A Python library for Imbalanced Regression with SMOGN, stratified CV, and utility-based metrics.
Project description
imbreg
imbreg is a powerful Python library specifically designed to tackle the Imbalanced Regression problem. It facilitates the processing of datasets with missing values, applies advanced synthetic over-sampling techniques like SMOGN (Synthetic Minority Over-sampling Technique for Regression with Gaussian Noise), evaluates predictive models using utility-based metrics, and manages stratified cross-validation partitioning.
Key Features
- SMOGN Resampling (DIBS): Generates synthetic examples for extreme minority values in continuous domains using the DIBS strategy (a combination of SmoteR interpolation and GaussNoise perturbation).
- Stratified Partitioning: Implements purely stratified cross-validation (CV) algorithms to ensure that extreme values are evenly distributed across folds.
- Robust Data Imputation: Native integration with iterative algorithms (Scikit-Learn IterativeImputer) that prevents data leakage between training and test partitions.

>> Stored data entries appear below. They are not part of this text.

<file path="src/rtl/mult_if.sv">
// Issue / writeback bundle between the EX stage and the multiply manager.
`ifndef MULT_PPL_STAGE
`define MULT_PPL_STAGE 3
`endif

interface mult_if #(
  parameter int STAGES = `MULT_PPL_STAGE,
  parameter int XLEN   = 32
);
  logic                   issue_valid_i;
  logic                   issue_ready_o;
  logic [2:0]             issue_funct3_i;
  logic [XLEN-1:0]        issue_rs1_i;
  logic [XLEN-1:0]        issue_rs2_i;
  logic [4:0]             issue_rd_i;
  logic [STAGES-1:0][4:0] rd_addrs_o;
  logic [STAGES-1:0]      uses_o;
  logic                   wb_we_o;
  logic [4:0]             wb_addr_o;
  logic [XLEN-1:0]        wb_data_o;
  logic                   wb_ready_i;

  modport slave (
    input  issue_valid_i,
    input  issue_funct3_i,
    input  issue_rs1_i,
    input  issue_rs2_i,
    input  issue_rd_i,
    input  wb_ready_i,
    output issue_ready_o,
    output rd_addrs_o,
    output uses_o,
    output wb_we_o,
    output wb_addr_o,
    output wb_data_o
  );

  modport master (
    output issue_valid_i,
    output issue_funct3_i,
    output issue_rs1_i,
    output issue_rs2_i,
    output issue_rd_i,
    output wb_ready_i,
    input  issue_ready_o,
    input  rd_addrs_o,
    input  uses_o,
    input  wb_we_o,
    input  wb_addr_o,
    input  wb_data_o
  );
endinterface

</file>
<file path="src/rtl/mult_manager.sv">
// Pipelined RV32M multiply unit: in-order issue, stall-on-writeback.
`ifndef MULT_PPL_STAGE
`define MULT_PPL_STAGE 3
`endif

module mult_manager #(
  parameter int STAGES = `MULT_PPL_STAGE,
  parameter int XLEN   = 32
) (
  input  logic  clk,
  input  logic  rst,
  mult_if.slave bus
);
  localparam int PW = 2 * XLEN;

  logic [STAGES-1:0]         vld_q, vld_d;
  logic [STAGES-1:0][4:0]    rd_q, rd_d;
  logic [STAGES-1:0][2:0]    f3_q, f3_d;
  logic [STAGES-1:0][PW-1:0] prod_q, prod_d;

  logic          advance;
  logic          accept;
  logic          sx_a, sx_b;
  logic [PW-1:0] op_a, op_b, prod_in;
  logic [2:0]    f3_last;
  logic          lo_sel;

  assign advance = !(vld_q[STAGES-1] && !bus.wb_ready_i);
  assign accept  = bus.issue_valid_i && advance
                && (bus.issue_rd_i != 5'd0);

  // Operands widened to 2*XLEN; the modular product equals
  // the (XLEN+1)-bit signed product in the bits we keep.
  always_comb begin
    sx_a = (bus.issue_funct3_i == 3'b001)
        || (bus.issue_funct3_i == 3'b010);
    sx_b = (bus.issue_funct3_i == 3'b001);
    op_a = {{XLEN{sx_a & bus.issue_rs1_i[XLEN-1]}},
            bus.issue_rs1_i};
    op_b = {{XLEN{sx_b & bus.issue_rs2_i[XLEN-1]}},
            bus.issue_rs2_i};
    prod_in = op_a * op_b;
  end

  always_comb begin
    vld_d  = vld_q;
    rd_d   = rd_q;
    f3_d   = f3_q;
    prod_d = prod_q;
    if (advance) begin
      for (int k = STAGES - 1; k > 0; k--) begin
        vld_d[k]  = vld_q[k-1];
        rd_d[k]   = rd_q[k-1];
        f3_d[k]   = f3_q[k-1];
        prod_d[k] = prod_q[k-1];
      end
      vld_d[0]  = accept;
      rd_d[0]   = accept ? bus.issue_rd_i : 5'd0;
      f3_d[0]   = accept ? bus.issue_funct3_i : 3'd0;
      prod_d[0] = accept ? prod_in : '0;
    end
  end

  always_ff @(posedge clk) begin
    if (rst) begin
      vld_q  <= '0;
      rd_q   <= '0;
      f3_q   <= '0;
      prod_q <= '0;
    end else begin
      vld_q  <= vld_d;
      rd_q   <= rd_d;
      f3_q   <= f3_d;
      prod_q <= prod_d;
    end
  end

  // funct3 000 and 1xx both select the low half.
  assign f3_last = f3_q[STAGES-1];
  assign lo_sel  = f3_last[2] || (f3_last[1:0] == 2'b00);

  assign bus.issue_ready_o = advance;
  assign bus.uses_o        = vld_q;
  assign bus.rd_addrs_o    = rd_q;
  assign bus.wb_we_o       = vld_q[STAGES-1];
  assign bus.wb_addr_o     = rd_q[STAGES-1];
  assign bus.wb_data_o     = lo_sel
                           ? prod_q[STAGES-1][XLEN-1:0]
                           : prod_q[STAGES-1][PW-1:XLEN];
endmodule

</file>
<file path="src/flat_wrapper.sv">
// flat-port wrapper written by rule: the top's interface ports become plain ports
module mult_manager_flat 
#(
  parameter int STAGES = `MULT_PPL_STAGE,
  parameter int XLEN   = 32
)
  (clk, rst, bus_issue_valid_i, bus_issue_funct3_i, bus_issue_rs1_i, bus_issue_rs2_i, bus_issue_rd_i, bus_wb_ready_i, bus_issue_ready_o, bus_rd_addrs_o, bus_uses_o, bus_wb_we_o, bus_wb_addr_o, bus_wb_data_o);
  mult_if #(.STAGES(STAGES), .XLEN(XLEN)) bus_i ();
  input  logic clk;
  input  logic rst;
  input wire logic [$bits(bus_i.issue_valid_i)-1:0] bus_issue_valid_i;
  input wire logic [$bits(bus_i.issue_funct3_i)-1:0] bus_issue_funct3_i;
  input wire logic [$bits(bus_i.issue_rs1_i)-1:0] bus_issue_rs1_i;
  input wire logic [$bits(bus_i.issue_rs2_i)-1:0] bus_issue_rs2_i;
  input wire logic [$bits(bus_i.issue_rd_i)-1:0] bus_issue_rd_i;
  input wire logic [$bits(bus_i.wb_ready_i)-1:0] bus_wb_ready_i;
  output wire logic [$bits(bus_i.issue_ready_o)-1:0] bus_issue_ready_o;
  output wire logic [$bits(bus_i.rd_addrs_o)-1:0] bus_rd_addrs_o;
  output wire logic [$bits(bus_i.uses_o)-1:0] bus_uses_o;
  output wire logic [$bits(bus_i.wb_we_o)-1:0] bus_wb_we_o;
  output wire logic [$bits(bus_i.wb_addr_o)-1:0] bus_wb_addr_o;
  output wire logic [$bits(bus_i.wb_data_o)-1:0] bus_wb_data_o;
  assign bus_i.issue_valid_i = bus_issue_valid_i;
  assign bus_i.issue_funct3_i = bus_issue_funct3_i;
  assign bus_i.issue_rs1_i = bus_issue_rs1_i;
  assign bus_i.issue_rs2_i = bus_issue_rs2_i;
  assign bus_i.issue_rd_i = bus_issue_rd_i;
  assign bus_i.wb_ready_i = bus_wb_ready_i;
  assign bus_issue_ready_o = bus_i.issue_ready_o;
  assign bus_rd_addrs_o = bus_i.rd_addrs_o;
  assign bus_uses_o = bus_i.uses_o;
  assign bus_wb_we_o = bus_i.wb_we_o;
  assign bus_wb_addr_o = bus_i.wb_addr_o;
  assign bus_wb_data_o = bus_i.wb_data_o;
  mult_manager #(.STAGES(STAGES), .XLEN(XLEN)) u_core (.clk(clk), .rst(rst), .bus(bus_i));
endmodule
</file>
<file path="config.mk">
export PLATFORM = sky130hd
export DESIGN_NAME = mult_manager_flat
export DESIGN_NICKNAME = d
export VERILOG_FILES = /design/src/rtl/mult_if.sv /design/src/rtl/mult_manager.sv /design/src/flat_wrapper.sv
export SDC_FILE = /design/constraint.sdc
export NUM_CORES = 2
export LEC_CHECK = 0
export ABC_AREA = 1
export CAP_MARGIN = 20
export CORE_MARGIN = 1.5
export CORE_UTILIZATION = 41
export DETAILED_ROUTE_END_ITERATION = 8
export GPL_TIMING_DRIVEN = 0
export HOLD_SLACK_MARGIN = 0.06
export PLACE_DENSITY = 0.6
export SLEW_MARGIN = 20
export SYNTH_ARGS = -nofsm -noshare
export SYNTH_HDL_FRONTEND = slang
export SYNTH_SLANG_ARGS = --single-unit
</file>
<file path="constraint.sdc">
create_clock -name clk -period 11.25 [get_ports clk]
set_clock_uncertainty 0.05 [all_clocks]
set_input_delay 2.25 -clock clk [delete_from_list [all_inputs] [get_ports clk]]
set_output_delay 2.25 -clock clk [all_outputs]
set_load 0.01 [all_outputs]
</file>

- Advanced Utility-based Metrics: Precise calculation of specialized metrics for imbalanced regression:
- Utility-based F1-Score ($\beta$-measure).

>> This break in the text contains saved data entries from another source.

<file path="src/rtl/i2c_req_arbiter.sv">
// ---------------------------------------------------------------------------
// i2c_req_arbiter
//
// Purpose:
//   Shares a single i2c_master between NREQ client blocks. Requests are
//   arbitrated round-robin. Each grant sequences exactly one single-byte
//   transfer on the master, then returns read data and status to the winner
//   with a one-cycle done pulse.
//
// Optional feature:
//   I2C_ARB_TIMEOUT_EN - when defined, a 16-bit watchdog limits the time spent
//   in LAUNCH+WAIT_DONE to TIMEOUT_CYCLES clocks; on expiry the transfer is
//   completed with rsp_timeout=1, rsp_nack=1, rsp_rdata=0x00. When undefined,
//   the FSM waits on m_ready indefinitely and rsp_timeout is tied low.
//
// Ports:
//   clk, reset_n              clock (rising edge), async active-low reset
//   req[NREQ]                 request level per client, held until done[i]
//   req_addr[7*NREQ]          7-bit slave address per client
//   req_rw[NREQ]              1 = read, 0 = write
//   req_wdata[8*NREQ]         write byte per client
//   gnt[NREQ]                 one-hot grant, high from grant through RESP
//   done[NREQ]                one-cycle completion pulse to the winner
//   rsp_rdata/nack/timeout    response, valid while done != 0, held after
//   busy                      FSM not idle
//   m_enable/address/rw/txdata/restart   to i2c_master
//   m_ready/ack/nack/rxdata   from i2c_master
// ---------------------------------------------------------------------------
module i2c_req_arbiter #(
  parameter int NREQ           = 4,
  parameter int TIMEOUT_CYCLES = 4096
) (
  input  logic                clk,
  input  logic                reset_n,
  input  logic [NREQ-1:0]     req,
  input  logic [7*NREQ-1:0]   req_addr,
  input  logic [NREQ-1:0]     req_rw,
  input  logic [8*NREQ-1:0]   req_wdata,
  output logic [NREQ-1:0]     gnt,
  output logic [NREQ-1:0]     done,
  output logic [7:0]          rsp_rdata,
  output logic                rsp_nack,
  output logic                rsp_timeout,
  output logic                busy,
  output logic                m_enable,
  output logic [6:0]          m_address,
  output logic                m_rw,
  output logic [7:0]          m_txdata,
  output logic                m_restart,
  input  logic                m_ready,
  input  logic                m_ack,
  input  logic                m_nack,
  input  logic [7:0]          m_rxdata
);

  localparam int PW = (NREQ > 1) ? $clog2(NREQ) : 1;

  typedef enum logic [1:0] {
    S_IDLE      = 2'd0,
    S_LAUNCH    = 2'd1,
    S_WAIT_DONE = 2'd2,
    S_RESP      = 2'd3
  } state_t;

  state_t          r_state;
  logic [PW-1:0]   r_ptr;
  logic [PW-1:0]   r_win;
  logic [NREQ-1:0] r_gnt;
  logic [NREQ-1:0] r_done;
  logic [7:0]      r_rdata;
  logic            r_nack_out;
  logic            r_nack_sticky;
  logic            r_enable;
  logic [6:0]      r_addr;
  logic            r_rw;
  logic [7:0]      r_tx;

  logic [PW-1:0]   w_win;
  logic [PW-1:0]   w_idx;
  logic            w_found;
  logic [NREQ-1:0] w_win_onehot;
  logic            w_wdog_expired;
  logic            w_unused;

  // Round-robin search: first set request starting just above the pointer.
  always_comb begin
    w_found = 1'b0;
    w_win   = '0;
    w_idx   = '0;
    for (int k = 1; k <= NREQ; k++) begin
      w_idx = PW'((int'(r_ptr) + k) % NREQ);
      if (!w_found && req[w_idx]) begin
        w_found = 1'b1;
        w_win   = w_idx;
      end
    end
  end

  generate
    for (genvar gi = 0; gi < NREQ; gi++) begin : g_onehot
      assign w_win_onehot[gi] = (w_win == PW'(gi));
    end
  endgenerate

`ifdef I2C_ARB_TIMEOUT_EN
  logic [15:0] r_wdog;
  logic        r_timeout;

  // Expiry is flagged in the last allowed cycle so done lands exactly
  // TIMEOUT_CYCLES clocks after the grant.
  assign w_wdog_expired = (r_wdog == 16'(TIMEOUT_CYCLES - 1));
  assign rsp_timeout    = r_timeout;

  always_ff @(posedge clk or negedge reset_n) begin
    if (!reset_n) begin
      r_wdog <= '0;
    end else if (r_state == S_LAUNCH || r_state == S_WAIT_DONE) begin
      r_wdog <= r_wdog + 16'd1;
    end else begin
      r_wdog <= '0;
    end
  end
`else
  assign w_wdog_expired = 1'b0;
  assign rsp_timeout    = 1'b0;
`endif

  always_ff @(posedge clk or negedge reset_n) begin
    if (!reset_n) begin
      r_state       <= S_IDLE;
      r_ptr         <= PW'(NREQ - 1);
      r_win         <= '0;
      r_gnt         <= '0;
      r_done        <= '0;
      r_rdata       <= '0;
      r_nack_out    <= 1'b0;
      r_nack_sticky <= 1'b0;
      r_enable      <= 1'b0;
      r_addr        <= '0;
      r_rw          <= 1'b0;
      r_tx          <= '0;
`ifdef I2C_ARB_TIMEOUT_EN
      r_timeout     <= 1'b0;
`endif
    end else begin
      case (r_state)
        S_IDLE: begin
          // Only arbitrate when the master is idle; requests simply wait.
          if (m_ready && w_found) begin
            r_win         <= w_win;
            r_gnt         <= w_win_onehot;
            r_addr        <= req_addr[7*w_win +: 7];
            r_rw          <= req_rw[w_win];
            r_tx          <= req_wdata[8*w_win +: 8];
            r_nack_sticky <= 1'b0;
            r_state       <= S_LAUNCH;
          end
        end

        S_LAUNCH: begin
          if (w_wdog_expired) begin
            r_enable   <= 1'b0;
            r_done     <= r_gnt;
            r_rdata    <= 8'h00;
            r_nack_out <= 1'b1;
`ifdef I2C_ARB_TIMEOUT_EN
            r_timeout  <= 1'b1;
`endif
            r_state    <= S_RESP;
          end else if (!r_enable) begin
            // enable rises one cycle after gnt
            r_enable <= 1'b1;
          end else if (!m_ready) begin
            // master has accepted the command
            r_enable <= 1'b0;
            r_state  <= S_WAIT_DONE;
          end
        end

        S_WAIT_DONE: begin
          if (w_wdog_expired) begin
            r_done     <= r_gnt;
            r_rdata    <= 8'h00;
            r_nack_out <= 1'b1;
`ifdef I2C_ARB_TIMEOUT_EN
            r_timeout  <= 1'b1;
`endif
            r_state    <= S_RESP;
          end else begin
            // nack may pulse at any point of the transfer; keep it sticky
            r_nack_sticky <= r_nack_sticky | m_nack;
            if (m_ready) begin
              r_done     <= r_gnt;
              r_rdata    <= r_rw ? m_rxdata : 8'h00;
              r_nack_out <= r_nack_sticky | m_nack;
`ifdef I2C_ARB_TIMEOUT_EN
              r_timeout  <= 1'b0;
`endif
              r_state    <= S_RESP;
            end
          end
        end

        S_RESP: begin
          r_done  <= '0;
          r_gnt   <= '0;
          r_ptr   <= r_win;
          r_state <= S_IDLE;
        end

        default: r_state <= S_IDLE;
      endcase
    end
  end

  assign gnt       = r_gnt;
  assign done      = r_done;
  assign rsp_rdata = r_rdata;
  assign rsp_nack  = r_nack_out;
  assign busy      = (r_state != S_IDLE);
  assign m_enable  = r_enable;
  assign m_address = r_addr;
  assign m_rw      = r_rw;
  assign m_txdata  = r_tx;
  assign m_restart = 1'b0;

  // m_ack is informational only
  assign w_unused = m_ack ^ 1'(TIMEOUT_CYCLES % 2);

endmodule

</file>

- SERA (Squared Error Relevance Area).
- Dataset Loading (KEEL/CSV/ARFF): A smart data loader that infers categorical variables, caps decimals, maps ranges, and cleans noisy values automatically.
- Data Visualization: Built-in 2D and 3D plotting modules (using Plotly, Seaborn) to visually analyze the relevance of the target variable and the impact of noise/distribution.
Requirements and Installation
To use this library, ensure you have Python 3.9 or higher installed. The main dependencies are built around the classic data science ecosystem.
pip install imbreg
Quickstart Guide
Here is a quick snippet of how to use the core functions:
1. Generate Partitions (Cross-Validation)
The cv_partitions function will take care of reading your original dataset, cleaning it, performing missing data imputation, and injecting SMOGN oversampling automatically into each repetition.
from imbreg import cv_partitions
cv_partitions(
ds_name="my_dataset.csv",
ds_location="raw_data/",
times=1, # Number of repetitions
folds=10, # Number of partitions (k-fold)
strat=True, # Enable stratification
smogn=True, # Apply SMOGN during training
impute=True, # Impute missing values (NaNs)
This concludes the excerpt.